And our current customers are finding that it's pretty comparable to what they
maybe already paying for such a service to other providers.

Agreed that the standards will get there at some point. And it'll be a joyous
day for all. But I'll have to humbly disagree with you that TCP Fast Open or
Multipath or HTTP/2 provide the answer for the mobile app use case today.

TFO will save you one round-trip for the handshake.. but that's about it.

Multipath is only available for Apple's own use the last I heard so it's not
really a factor... but even if it does become available, it's still TCP.

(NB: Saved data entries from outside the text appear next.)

$ cat src/rtl/triangle_max_path_sum.sv
// triangle max path sum, top level: row walker, saturating adder, result register
// depends on tpms_pkg, tpms_chain, tpms_cell and triangle_max_path_sum_defines.svh
//
//  channel   dir  handshake                      payload
//  s_axis    in   s_axis_tvalid / s_axis_tready  tdata: value (VALUE_BITS, zero padded)
//  m_axis    out  m_axis_tvalid / m_axis_tready  tdata: best_sum (23 bits, zero padded)
//  cfg       in   i_cfg_we                       i_cfg_wdata: row_count (8 bits)
//
// one element per cycle while s_axis is not stalled: each element is one add and one
// compare against the head cell of the row buffer chain, which shifts by one once the head is consumed
// a result appears on m_axis the cycle after the last element of the final row
// s_axis stalls only on a triangle's last element while the previous result is unread
// synchronous active-low reset; no clearing pass, the chain holds no valid data after reset
`include "triangle_max_path_sum_defines.svh"

module triangle_max_path_sum #(
    parameter int MAX_ROWS   = tpms_pkg::DEF_MAX_ROWS,
    parameter int VALUE_BITS = tpms_pkg::DEF_VALUE_BITS
) (
    input  logic                                      i_clk,
    input  logic                                      i_rst_n,
    // configuration
    input  logic                                      i_cfg_we,
    input  logic [tpms_pkg::ROW_COUNT_BITS-1:0]       i_cfg_wdata,   // row_count
    // element stream
    input  logic                                      s_axis_tvalid,
    output logic                                      s_axis_tready,
    input  logic [((VALUE_BITS + 7) / 8) * 8-1:0]     s_axis_tdata,  // value
    // result stream
    output logic                                      m_axis_tvalid,
    input  logic                                      m_axis_tready,
    output logic [tpms_pkg::OUT_TDATA_BITS-1:0]       m_axis_tdata   // best_sum
);

    localparam int IDX_W = $clog2(MAX_ROWS);
    localparam int CNT_W = $clog2(MAX_ROWS + 1);
    localparam int CMP_W = (tpms_pkg::ROW_COUNT_BITS > CNT_W) ? tpms_pkg::ROW_COUNT_BITS
                                                               : CNT_W;
    localparam int ADD_W = ((VALUE_BITS > tpms_pkg::SUM_BITS) ? VALUE_BITS
                                                              : tpms_pkg::SUM_BITS) + 1;

    // control state
    logic [IDX_W-1:0]              r_last_idx;   // index of the final row
    logic [IDX_W-1:0]              n_last_idx;
    logic [IDX_W-1:0]              r_row;
    logic [IDX_W-1:0]              n_row;
    logic [IDX_W-1:0]              r_col;
    logic [IDX_W-1:0]              n_col;
    logic [tpms_pkg::SUM_BITS-1:0] r_left;       // previous row sum left of the current column
    logic [tpms_pkg::SUM_BITS-1:0] n_left;
    logic [tpms_pkg::SUM_BITS-1:0] r_max;        // best sum seen in the final row so far
    logic [tpms_pkg::SUM_BITS-1:0] n_max;
    logic                          r_out_valid;
    logic                          n_out_valid;
    logic [tpms_pkg::SUM_BITS-1:0] r_out_sum;
    logic [tpms_pkg::SUM_BITS-1:0] n_out_sum;

    logic                          w_accept;
    logic                          w_row_end;
    logic                          w_last_row;
    logic                          w_done;
    logic                          w_has_above;
    logic [VALUE_BITS-1:0]         w_value;
    logic [tpms_pkg::SUM_BITS-1:0] w_above;
    logic [tpms_pkg::SUM_BITS-1:0] w_parent;
    logic [ADD_W-1:0]              w_wide;
    logic [tpms_pkg::SUM_BITS-1:0] w_sum;
    logic [tpms_pkg::SUM_BITS-1:0] w_new_max;
    logic [CMP_W-1:0]              w_rc_ext;
    logic [CNT_W-1:0]              w_count;
    tpms_pkg::t_chain_ctl          w_ctl;

    // position inside the triangle
    assign w_row_end   = (r_col >= r_row);
    assign w_last_row  = (r_row >= r_last_idx);   // also true if row_count shrank mid-triangle
    assign w_done      = w_row_end && w_last_row;
    assign w_has_above = (r_col < r_row);

    // only the final element can be held up, and only by an unread result
    assign s_axis_tready = !(w_done && r_out_valid && !m_axis_tready);
    assign w_accept      = s_axis_tvalid && s_axis_tready;
    assign w_value       = s_axis_tdata[VALUE_BITS-1:0];

    // best parent: left parent if any, above parent if it exists and is larger
    always_comb begin
        w_parent = (r_col != '0) ? r_left : '0;
        if (w_has_above && (w_above > w_parent)) begin
            w_parent = w_above;
        end
    end

    // saturating add
    assign w_wide    = ADD_W'(w_parent) + ADD_W'(w_value);
    assign w_sum     = (w_wide > ADD_W'(tpms_pkg::SUM_MAX)) ? tpms_pkg::SUM_MAX
                                                            : w_wide[tpms_pkg::SUM_BITS-1:0];
    assign w_new_max = (w_last_row && (w_sum > r_max)) ? w_sum : r_max;

    // row buffer: every element stores its sum, the head is consumed when it had a parent above
    assign w_ctl.clear = w_accept && w_done;
    assign w_ctl.push  = w_accept;
    assign w_ctl.pop   = w_accept && w_has_above;

    tpms_chain #(
        .MAX_ROWS (MAX_ROWS)
    ) u_chain (
        .i_clk   (i_clk),
        .i_rst_n (i_rst_n),
        .i_ctl   (w_ctl),
        .i_sum   (w_sum),
        .o_head  (w_above),
        .o_count (w_count)
    );

    // row count write: zero means one row, large values clamp to the buffer depth
    assign w_rc_ext = CMP_W'(i_cfg_wdata);

    always_comb begin
        n_last_idx = r_last_idx;
        if (i_cfg_we) begin
            if (w_rc_ext == '0) begin
                n_last_idx = '0;
            end else if (w_rc_ext > CMP_W'(MAX_ROWS)) begin
                n_last_idx = IDX_W'(MAX_ROWS - 1);
            end else begin
                n_last_idx = IDX_W'(w_rc_ext - CMP_W'(1));
            end
        end
    end

    // walk through rows and columns
    always_comb begin
        n_row  = r_row;
        n_col  = r_col;
        n_left = r_left;
        n_max  = r_max;
        if (w_accept) begin
            n_left = w_above;
            n_max  = w_new_max;
            if (w_done) begin
                n_row  = '0;
                n_col  = '0;
                n_left = '0;
                n_max  = '0;
            end else if (w_row_end) begin
                n_row  = r_row + IDX_W'(1);
                n_col  = '0;
                n_left = '0;
            end else begin
                n_col  = r_col + IDX_W'(1);
            end
        end
    end

    // result register
    always_comb begin
        n_out_valid = r_out_valid;
        n_out_sum   = r_out_sum;
        if (w_accept && w_done) begin
            n_out_valid = 1'b1;
            n_out_sum   = w_new_max;
        end else if (m_axis_tready) begin
            n_out_valid = 1'b0;
        end
    end

    always_ff @(posedge i_clk) begin
        if (!i_rst_n) begin
            r_last_idx  <= '0;
            r_row       <= '0;
            r_col       <= '0;
            r_left      <= '0;
            r_max       <= '0;
            r_out_valid <= 1'b0;
        end else begin
            r_last_idx  <= n_last_idx;
            r_row       <= n_row;
            r_col       <= n_col;
            r_left      <= n_left;
            r_max       <= n_max;
            r_out_valid <= n_out_valid;
        end
    end

    always_ff @(posedge i_clk) begin
        r_out_sum <= n_out_sum;
    end

    assign m_axis_tvalid = r_out_valid;
    assign m_axis_tdata  = tpms_pkg::OUT_TDATA_BITS'(r_out_sum);

    // the chain holds exactly the previous row while a row is in progress
    `TPMS_ASSERT_NOW(a_count_tracks_row, 1'b1, w_count == CNT_W'(r_row), "chain fill count off")
    `TPMS_ASSERT_NOW(a_col_in_row, 1'b1, r_col <= r_row, "column ran past row end")
    `TPMS_ASSERT_NEXT(a_done_gives_result, w_accept && w_done, r_out_valid, "result not loaded")
    `TPMS_ASSERT_NOW(a_stall_needs_result, !s_axis_tready, r_out_valid, "stall without result")

endmodule

$ cat src/rtl/tpms_cell.sv
// one cell of the row buffer chain: holds one path sum
// depends on tpms_pkg
module tpms_cell (
    input  logic                          i_clk,
    input  logic                          i_load,
    input  logic                          i_shift,
    input  logic [tpms_pkg::SUM_BITS-1:0] i_new,
    input  logic [tpms_pkg::SUM_BITS-1:0] i_next,
    output logic [tpms_pkg::SUM_BITS-1:0] o_sum
);

    logic [tpms_pkg::SUM_BITS-1:0] r_sum;
    logic [tpms_pkg::SUM_BITS-1:0] n_sum;

    always_comb begin
        if (i_load) begin
            n_sum = i_new;
        end else if (i_shift) begin
            n_sum = i_next;
        end else begin
            n_sum = r_sum;
        end
    end

    always_ff @(posedge i_clk) begin
        r_sum <= n_sum;
    end

    assign o_sum = r_sum;

endmodule

$ cat src/rtl/tpms_chain.sv
// row buffer built as a chain of cells, head at cell 0, fill count at the tail
// depends on tpms_pkg and tpms_cell
module tpms_chain #(
    parameter int MAX_ROWS = tpms_pkg::DEF_MAX_ROWS
) (
    input  logic                                i_clk,
    input  logic                                i_rst_n,
    input  tpms_pkg::t_chain_ctl                i_ctl,
    input  logic [tpms_pkg::SUM_BITS-1:0]       i_sum,
    output logic [tpms_pkg::SUM_BITS-1:0]       o_head,
    output logic [$clog2(MAX_ROWS + 1)-1:0]     o_count
);

    localparam int CNT_W = $clog2(MAX_ROWS + 1);

    logic [CNT_W-1:0]              r_count;
    logic [CNT_W-1:0]              n_count;
    logic [CNT_W-1:0]              w_ins;
    logic [tpms_pkg::SUM_BITS-1:0] w_tap [0:MAX_ROWS];

    // tail slot after this cycle's shift
    assign w_ins = i_ctl.pop ? (r_count - CNT_W'(1)) : r_count;

    always_comb begin
        if (i_ctl.clear) begin
            n_count = '0;
        end else if (i_ctl.push && !i_ctl.pop) begin
            n_count = r_count + CNT_W'(1);
        end else if (!i_ctl.push && i_ctl.pop) begin
            n_count = r_count - CNT_W'(1);
        end else begin
            n_count = r_count;
        end
    end

    always_ff @(posedge i_clk) begin
        if (!i_rst_n) begin
            r_count <= '0;
        end else begin
            r_count <= n_count;
        end
    end

    assign w_tap[MAX_ROWS] = '0;

    for (genvar k = 0; k < MAX_ROWS; k++) begin : g_cell
        tpms_cell u_cell (
            .i_clk   (i_clk),
            .i_load  (i_ctl.push && (w_ins == CNT_W'(k))),
            .i_shift (i_ctl.pop),
            .i_new   (i_sum),
            .i_next  (w_tap[k + 1]),
            .o_sum   (w_tap[k])
        );
    end

    assign o_head  = w_tap[0];
    assign o_count = r_count;

endmodule
$ cat config.mk
export PLATFORM = sky130hd
export DESIGN_NAME = triangle_max_path_sum
export DESIGN_NICKNAME = d
export VERILOG_FILES = /design/src/rtl/tpms_pkg.sv /design/src/rtl/triangle_max_path_sum.sv /design/src/rtl/tpms_cell.sv /design/src/rtl/tpms_chain.sv
export VERILOG_INCLUDE_DIRS = /design/src /design/src/rtl
export SDC_FILE = /design/constraint.sdc
export NUM_CORES = 2
export LEC_CHECK = 0
export ABC_CLOCK_PERIOD_IN_PS = 31200
export BUFFER_PORTS_ARGS = -buffer_cell sky130_fd_sc_hd__buf_2
export CAP_MARGIN = 20
export CORE_MARGIN = 3
export CORE_UTILIZATION = 50
export DETAILED_ROUTE_END_ITERATION = 10
export PLACE_DENSITY = 0.65
export SKIP_LAST_GASP = 1
export SYNTH_ARGS = -nofsm -noshare
export SYNTH_HDL_FRONTEND = slang
export SYNTH_HIERARCHICAL = 1
export SYNTH_SLANG_ARGS = --single-unit
export TNS_END_PERCENT = 50
$ cat constraint.sdc
create_clock -name i_clk -period 31.2 [get_ports i_clk]
set_input_delay 0 -clock i_clk [delete_from_list [all_inputs] [get_ports i_clk]]
set_output_delay 0 -clock i_clk [all_outputs]
set_load 0.05 [all_outputs]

And in both cases, TCP is still hampered by the usual problems outlined in the
blogpost. No concept of a session, slow-start, exponential backoff,
unrealistically long timeouts etc. etc.

I guess the meta point here is that TCP is designed for the general case and
it's great for what it is meant for. But by narrowing the use-case to native
mobile apps, one can constrain the problem domain and gain more freedom in
what you can design.

------
Synchro
It all sounds very interesting, however, the tone of the web site comes across
like some crappy download accelerator. When you follow the "nerdy details"
link you don't get anything meaningful, just bland assurances and pretty
animations, i.e. entirely non-nerdy. Nowhere do I see basic technical info
like "It's a new IP transport protocol used in place of TCP", or "It's
compatible with existing networks because...", or "It's (better than|different
to) (HTTP/2.0|QUIC|SPDY) because...".

The discussion here, while short, has been much more informative than the site
itself. I don't see any good reason to dumb-down the site like that - you're
selling a protocol layer, so you're not going to have any non-nerdy customers!

Why are resumable downloads done in that layer? I have no trouble with
downloads resuming across network switches when handled by higher-level
protocols like chunked HTTP or even FTP.

Similarly, why would you even think about bundling multiple resources in one
transfer at that level? Surely that's a higher level thing (like HTTP/2.0),
and thus independent of transport? There appears to be a lot of layer-leakage
going on - not that it's necessarily bad, but the reasons for it need to be
clearer.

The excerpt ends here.